Il caso nasce nel marzo 2021 quando Wacebo Europe S.r.l. importa, tramite dichiarazione doganale, monitor interattivi dichiarandoli come “macchine automatiche per l’elaborazione dell’informazione” secondo il codice VD 8471410000 che prevedeva un dazio doganale del 0%. L’Agenzia delle Dogane, a seguito di ispezione, riteneva la classificazione non conforme, riclassificando i prodotti secondo il codice TARIC 8528590090, soggetto a dazio del 14%, e chiedendo il pagamento di 13.564,78 euro di diritti doganali integrativi. La società attivava la procedura ex art. 65 T.U.L.D. per avviare la controversia sulla corretta classificazione della merce importata.
Dopo il verbale di constatazione dell’Ufficio e la decisione di conferma della Direzione territoriale, la questione approdava davanti alla Commissione tributaria provinciale di Napoli, che accoglieva il ricorso della società. Il successivo appello dell’Agenzia delle Dogane veniva rigettato dalla Corte di giustizia tributaria di secondo grado della Campania, con la sentenza n. 3840/2023 del 19 giugno 2023. L’Agenzia proponeva quindi ricorso per Cassazione.

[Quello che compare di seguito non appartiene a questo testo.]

[src/rtl/fsmf_cell.sv]
// ----------------------------------------------------------------------------
// fsmf_cell
// One prefix cell: holds the match bit of one pattern prefix and passes it on.
// ----------------------------------------------------------------------------
module fsmf_cell (
    input  logic                          i_clk,
    input  logic                          i_rst_n,
    input  fsmf_pkg::t_cell_ctl           i_ctl,
    input  logic [fsmf_pkg::BYTE_W-1:0]   i_pat_byte,
    input  logic                          i_enable,
    input  logic                          i_final,
    input  logic                          i_prev,
    output logic                          o_bit,
    output logic                          o_hit
);

    logic r_bit;
    logic n_bit;
    logic w_match;

    // prefix k+1 matches when prefix k matched one byte ago and this byte fits
    assign w_match = i_prev && i_enable && (i_ctl.text_byte == i_pat_byte);

    always_comb begin
        n_bit = r_bit;
        if (i_ctl.clear) begin
            n_bit = 1'b0;
        end else if (i_ctl.step) begin
            n_bit = w_match;
        end
    end

    always_ff @(posedge i_clk) begin
        if (!i_rst_n) begin
            r_bit <= 1'b0;
        end else begin
            r_bit <= n_bit;
        end
    end

    assign o_bit = r_bit;
    assign o_hit = i_ctl.step && i_final && w_match;

endmodule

La Suprema Corte, nella sentenza n. 34339/2025, analizza le questioni sollevate dall’amministrazione ricorrente, tra cui la presunta carenza di motivazione della sentenza impugnata e la contestazione della classificazione doganale prescelta. I giudici rilevano come il requisito motivazionale sia stato rispettato e che la sentenza abbia dato adeguatamente conto, mediante richiamo anche a perizie tecniche e informazioni tariffarie vincolanti, delle ragioni che hanno condotto a inquadrare i prodotti di Wacebo Europe tra le macchine automatiche per l’elaborazione dell’informazione (codice 8471410000), escludendo invece la classificazione invocata dall’Ufficio come monitor generici (codice 8528590090).

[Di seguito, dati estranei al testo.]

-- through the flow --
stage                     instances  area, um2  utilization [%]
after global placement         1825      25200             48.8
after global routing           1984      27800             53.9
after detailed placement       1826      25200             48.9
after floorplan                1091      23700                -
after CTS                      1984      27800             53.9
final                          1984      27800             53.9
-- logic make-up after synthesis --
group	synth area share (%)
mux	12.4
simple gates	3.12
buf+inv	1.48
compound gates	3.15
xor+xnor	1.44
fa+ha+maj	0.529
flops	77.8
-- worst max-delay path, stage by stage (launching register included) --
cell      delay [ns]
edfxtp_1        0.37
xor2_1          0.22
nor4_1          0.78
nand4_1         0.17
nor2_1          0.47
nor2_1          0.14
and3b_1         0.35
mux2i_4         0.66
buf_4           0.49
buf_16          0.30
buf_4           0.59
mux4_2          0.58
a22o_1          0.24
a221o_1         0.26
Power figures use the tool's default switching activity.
--- src/rtl/core/char_lcd_nibble_driver_macros.svh ---
// Assertion macros shared by the character display driver.
`ifndef CHAR_LCD_NIBBLE_DRIVER_MACROS_SVH
`define CHAR_LCD_NIBBLE_DRIVER_MACROS_SVH

// Same-cycle implication, checked on clk_i outside reset.
`define CLND_ASSERT_IMPL(lbl, ante, cons, msg) \
  lbl: assert property (@(posedge clk_i) disable iff (!rst_ni) (ante) |-> (cons)) \
    else $error(msg);

// Next-cycle implication, checked on clk_i outside reset.
`define CLND_ASSERT_NEXT(lbl, ante, cons, msg) \
  lbl: assert property (@(posedge clk_i) disable iff (!rst_ni) (ante) |=> (cons)) \
    else $error(msg);

`endif

--- src/rtl/core/clnd_pkg.sv ---
// Types and constants of the character display driver.
package clnd_pkg;

  typedef enum logic [3:0] {
    CMD_CHAR     = 4'd0,
    CMD_RAW      = 4'd1,
    CMD_POSITION = 4'd2,
    CMD_HOME     = 4'd3,
    CMD_CLEAR    = 4'd4,
    CMD_DISPLAY  = 4'd5,
    CMD_CURSOR   = 4'd6,
    CMD_BLINK    = 4'd7,
    CMD_INIT     = 4'd8
  } cmd_e;

  typedef enum logic [2:0] {
    KIND_CHAR  = 3'd0,
    KIND_INSTR = 3'd1,
    KIND_HOME  = 3'd2,
    KIND_CLEAR = 3'd3,
    KIND_INIT  = 3'd4
  } kind_e;

  typedef enum logic {
    REG_COLUMNS = 1'b0,
    REG_ROWS    = 1'b1
  } reg_e;

  localparam logic [7:0] INSTR_CLEAR     = 8'h01;
  localparam logic [7:0] INSTR_HOME      = 8'h02;
  localparam logic [7:0] INSTR_ENTRY     = 8'h06;
  localparam logic [7:0] INSTR_CONTROL   = 8'h08;
  localparam logic [7:0] INSTR_CTRL_INIT = 8'h0C;
  localparam logic [7:0] INSTR_SHIFT     = 8'h14;
  localparam logic [7:0] INSTR_FUNC_2L   = 8'h28;
  localparam logic [7:0] INSTR_ADDR      = 8'h80;
  localparam logic [7:0] ADDR_ROW_OFFSET = 8'h40;
  localparam logic [7:0] NIBBLE_MASK     = 8'h0F;

  localparam logic [3:0] NIB_WAKE  = 4'h3;
  localparam logic [3:0] NIB_4BIT  = 4'h2;

  localparam logic [2:0] CTRL_DISPLAY = 3'b100;
  localparam logic [2:0] CTRL_CURSOR  = 3'b010;
  localparam logic [2:0] CTRL_BLINK   = 3'b001;

  localparam logic [15:0] WAIT_NONE  = 16'd0;
  localparam logic [15:0] WAIT_INSTR = 16'd2000;
  localparam logic [15:0] WAIT_HOME  = 16'd7000;
  localparam logic [15:0] WAIT_INIT  = 16'd35000;
  localparam logic [15:0] WAIT_FUNC  = 16'd37000;

  localparam logic [5:0] RESET_COLUMNS = 6'd16;
  localparam logic [1:0] RESET_ROWS    = 2'd2;

  typedef struct packed {
    logic [3:0] command;
    logic [7:0] data_byte;
    logic [5:0] col_x;
    logic [2:0] row_y;
    logic       flag_on;
  } cmd_t;

  typedef struct packed {
    kind_e      kind;
    logic [7:0] byte0;
    logic [7:0] byte1;
    logic       flag;
  } job_t;

  typedef struct packed {
    logic        reg_select;
    logic [3:0]  bus_nibble;
    logic [15:0] wait_after_us;
    logic        last;
  } xfer_t;

  typedef struct packed {
    logic [5:0] col;
    logic [1:0] row;
    logic [2:0] ctrl;
  } state_t;

  typedef struct packed {
    logic busy;
    logic in_ready;
  } seq_status_t;

endpackage

--- src/rtl/core/clnd_cmd_if.sv ---
// Command channel: one display command per transaction.
interface clnd_cmd_if;
  logic       valid;
  logic       ready;
  logic [3:0] command;
  logic [7:0] data_byte;
  logic [5:0] col_x;
  logic [2:0] row_y;
  logic       flag_on;

  modport source (output valid, command, data_byte, col_x, row_y, flag_on, input ready);
  modport sink   (input valid, command, data_byte, col_x, row_y, flag_on, output ready);
endinterface

--- src/rtl/core/clnd_xfer_if.sv ---
// Transfer channel: one nibble transfer on the display bus per transaction.
interface clnd_xfer_if;
  logic        valid;
  logic        ready;
  logic        reg_select;
  logic [3:0]  bus_nibble;
  logic [15:0] wait_after_us;
  logic        last;

  modport source (output valid, reg_select, bus_nibble, wait_after_us, last, input ready);
  modport sink   (input valid, reg_select, bus_nibble, wait_after_us, last, output ready);
endinterface

--- src/rtl/core/clnd_decode.sv ---
// Command decoder holding the cursor position and display control bits.
module clnd_decode (
  input  logic            clk_i,
  input  logic            rst_ni,
  input  logic            fire_i,
  input  clnd_pkg::cmd_t  cmd_i,
  input  logic [5:0]      cols_i,
  input  logic [1:0]      rows_i,
  output clnd_pkg::job_t  job_o,
  output logic            job_valid_o,
  output clnd_pkg::state_t state_o
);
  import clnd_pkg::*;

  state_t     state_q, state_d;
  logic [6:0] next_col;
  logic [2:0] next_row;
  logic       col_wrap;
  logic [1:0] wrap_row;
  logic [2:0] ctrl_set;
  logic [2:0] ctrl_new;
  logic [2:0] ctrl_init;

  assign next_col  = {1'b0, state_q.col} + 7'd1;
  assign col_wrap  = next_col >= {1'b0, cols_i};
  assign next_row  = {1'b0, state_q.row} + 3'd1;
  assign wrap_row  = (next_row >= {1'b0, rows_i}) ? 2'd0 : next_row[1:0];
  assign ctrl_init = state_q.ctrl | CTRL_DISPLAY;

  always_comb begin
    ctrl_set = CTRL_BLINK;
    case (cmd_i.command)
      CMD_DISPLAY: ctrl_set = CTRL_DISPLAY;
      CMD_CURSOR:  ctrl_set = CTRL_CURSOR;
      default:     ctrl_set = CTRL_BLINK;
    endcase
    ctrl_new = cmd_i.flag_on ? (state_q.ctrl | ctrl_set) : (state_q.ctrl & ~ctrl_set);
  end

  always_comb begin
    state_d     = state_q;
    job_valid_o = 1'b1;
    job_o.kind  = KIND_INSTR;
    job_o.byte0 = cmd_i.data_byte;
    job_o.byte1 = INSTR_ADDR;
    job_o.flag  = 1'b0;
    case (cmd_i.command)
      CMD_CHAR: begin
        job_o.kind = KIND_CHAR;
        job_o.flag = col_wrap;
        job_o.byte1 = (wrap_row != 2'd0) ? (INSTR_ADDR | ADDR_ROW_OFFSET) : INSTR_ADDR;
        if (col_wrap) begin
          state_d.col = 6'd0;
          state_d.row = wrap_row;
        end else begin
          state_d.col = next_col[5:0];
        end
      end
      CMD_RAW: begin
        job_o.kind = KIND_INSTR;
      end
      CMD_POSITION: begin
        if ((cmd_i.col_x > cols_i) || (cmd_i.row_y > {1'b0, rows_i})) begin
          job_valid_o = 1'b0;
        end else begin
          job_o.byte0 = {2'b00, cmd_i.col_x}
                      + ((cmd_i.row_y != 3'd0) ? (INSTR_ADDR | ADDR_ROW_OFFSET) : INSTR_ADDR);
          state_d.col = cmd_i.col_x;
          state_d.row = cmd_i.row_y[1:0];
        end
      end
      CMD_HOME: begin
        job_o.kind  = KIND_HOME;
        state_d.col = 6'd0;
        state_d.row = 2'd0;
      end
      CMD_CLEAR: begin
        job_o.kind  = KIND_CLEAR;
        state_d.col = 6'd0;
        state_d.row = 2'd0;
      end
      CMD_DISPLAY, CMD_CURSOR, CMD_BLINK: begin
        job_o.byte0  = INSTR_CONTROL | {5'd0, ctrl_new};
        state_d.ctrl = ctrl_new;
      end
      CMD_INIT: begin
        job_o.kind   = KIND_INIT;
        job_o.flag   = rows_i > 2'd1;
        job_o.byte0  = INSTR_CONTROL | {5'd0, ctrl_init};
        job_o.byte1  = INSTR_CONTROL | {5'd0, ctrl_init & ~CTRL_CURSOR};
        state_d.col  = 6'd0;
        state_d.row  = 2'd0;
        state_d.ctrl = CTRL_DISPLAY;
      end
      default: begin
        job_valid_o = 1'b0;
      end
    endcase
  end

  always_ff @(posedge clk_i or negedge rst_ni) begin
    if (!rst_ni) begin
      state_q <= '0;
    end else if (fire_i) begin
      state_q <= state_d;
    end
  end

  assign state_o = state_q;

endmodule

--- src/rtl/core/clnd_seq.sv ---
// Transfer sequencer: walks one decoded command into nibble transfers.
module clnd_seq (
  input  logic                   clk_i,
  input  logic                   rst_ni,
  input  logic                   load_i,
  input  clnd_pkg::job_t         job_i,
  input  logic                   out_ready_i,
  output logic                   out_valid_o,
  output clnd_pkg::xfer_t        xfer_o,
  output clnd_pkg::seq_status_t  status_o
);
  import clnd_pkg::*;

  function automatic xfer_t gen_xfer(job_t j, logic [4:0] s);
    logic [7:0]  b;
    logic        rs;
    logic [15:0] w;
    logic        lst;
    logic [4:0]  e;
    xfer_t       x;
    b   = j.byte0;
    rs  = 1'b0;
    w   = WAIT_INSTR;
    lst = (s == 5'd1);
    e   = s;
    case (j.kind)
      KIND_CHAR: begin
        rs  = !s[1];
        b   = s[1] ? j.byte1 : j.byte0;
        w   = s[1] ? WAIT_INSTR : WAIT_NONE;
        lst = (s == 5'd3) || ((s == 5'd1) && !j.flag);
      end
      KIND_INSTR: begin
        b = j.byte0;
      end
      KIND_HOME: begin
        b = INSTR_HOME;
        w = WAIT_HOME;
      end
      KIND_CLEAR: begin
        b   = s[1] ? INSTR_HOME : INSTR_CLEAR;
        w   = s[1] ? WAIT_HOME : WAIT_INSTR;
        lst = (s == 5'd3);
      end
      KIND_INIT: begin
        // Without the two-line function set, the sequence skips its two nibbles.
        e   = (!j.flag && (s >= 5'd4)) ? s + 5'd2 : s;
        lst = (e == 5'd19);
        case (e[4:1])
          4'd2: begin
            b = INSTR_FUNC_2L;
            w = WAIT_FUNC;
          end
          4'd3: b = j.byte0;
          4'd4: b = j.byte1;
          4'd5: b = INSTR_CTRL_INIT;
          4'd6: b = INSTR_CLEAR;
          4'd7: begin
            b = INSTR_HOME;
            w = WAIT_HOME;
          end
          4'd8: b = INSTR_ENTRY;
          4'd9: b = INSTR_SHIFT;
          default: b = INSTR_CLEAR;
        endcase
      end
      default: begin
        b = j.byte0;
      end
    endcase
    x.reg_select    = rs;
    x.bus_nibble    = e[0] ? b[3:0] : b[7:4];
    x.wait_after_us = e[0] ? w : WAIT_NONE;
    x.last          = lst;
    if ((j.kind == KIND_INIT) && (e < 5'd4)) begin
      x.bus_nibble    = (e == 5'd3) ? NIB_4BIT : NIB_WAKE;
      x.wait_after_us = WAIT_INIT;
    end
    return x;
  endfunction

  job_t       job_q;
  logic       job_valid_q;
  logic [4:0] step_q;
  logic       out_valid_q;
  xfer_t      out_q;
  xfer_t      cur;
  logic       out_adv;
  logic       emit;
  logic       done;

  assign cur     = gen_xfer(job_q, step_q);
  assign out_adv = !out_valid_q || out_ready_i;
  assign emit    = job_valid_q && out_adv;
  assign done    = emit && cur.last;

  always_ff @(posedge clk_i or negedge rst_ni) begin
    if (!rst_ni) begin
      job_valid_q <= 1'b0;
      step_q      <= 5'd0;
      out_valid_q <= 1'b0;
      job_q       <= '0;
      out_q       <= '0;
    end else begin
      if (out_adv) begin
        out_valid_q <= job_valid_q;
      end
      if (emit) begin
        out_q <= cur;
      end
      if (load_i) begin
        job_valid_q <= 1'b1;
        step_q      <= 5'd0;
        job_q       <= job_i;
      end else if (done) begin
        job_valid_q <= 1'b0;
      end else if (emit) begin
        step_q <= step_q + 5'd1;
      end
    end
  end

  assign out_valid_o       = out_valid_q;
  assign xfer_o            = out_q;
  assign status_o.busy     = job_valid_q;
  assign status_o.in_ready = !job_valid_q || done;

endmodule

Elementi decisivi sono stati l’esame delle specifiche tecniche dei monitor (funzionalità autonoma grazie a sistema Android integrato, molteplici porte di ingresso e uscita, possibilità di funzionare come sistema di elaborazione dati) e il richiamo a giurisprudenza della Corte di giustizia e informazione tariffaria vincolante successivamente rilasciata, posta come elemento di conferma e non come fonte vincolante ex se. La Corte ha inoltre chiarito che la censura dell’amministrazione mirava, in sostanza, a una inammissibile rivalutazione del merito, in presenza di una doppia conforme delle decisioni di merito.
La Cassazione ha definitivamente rigettato il ricorso dell’Agenzia delle Dogane e dei Monopoli, confermando la qualificazione doganale dei monitor importati dalla società, con applicazione del dazio dello 0% previsto per i prodotti VD 8471410000. Dal rigetto deriva la condanna dell’Agenzia al pagamento delle spese di lite in favore di Wacebo Europe S.r.l. per un importo di 3.082 euro oltre accessori di legge.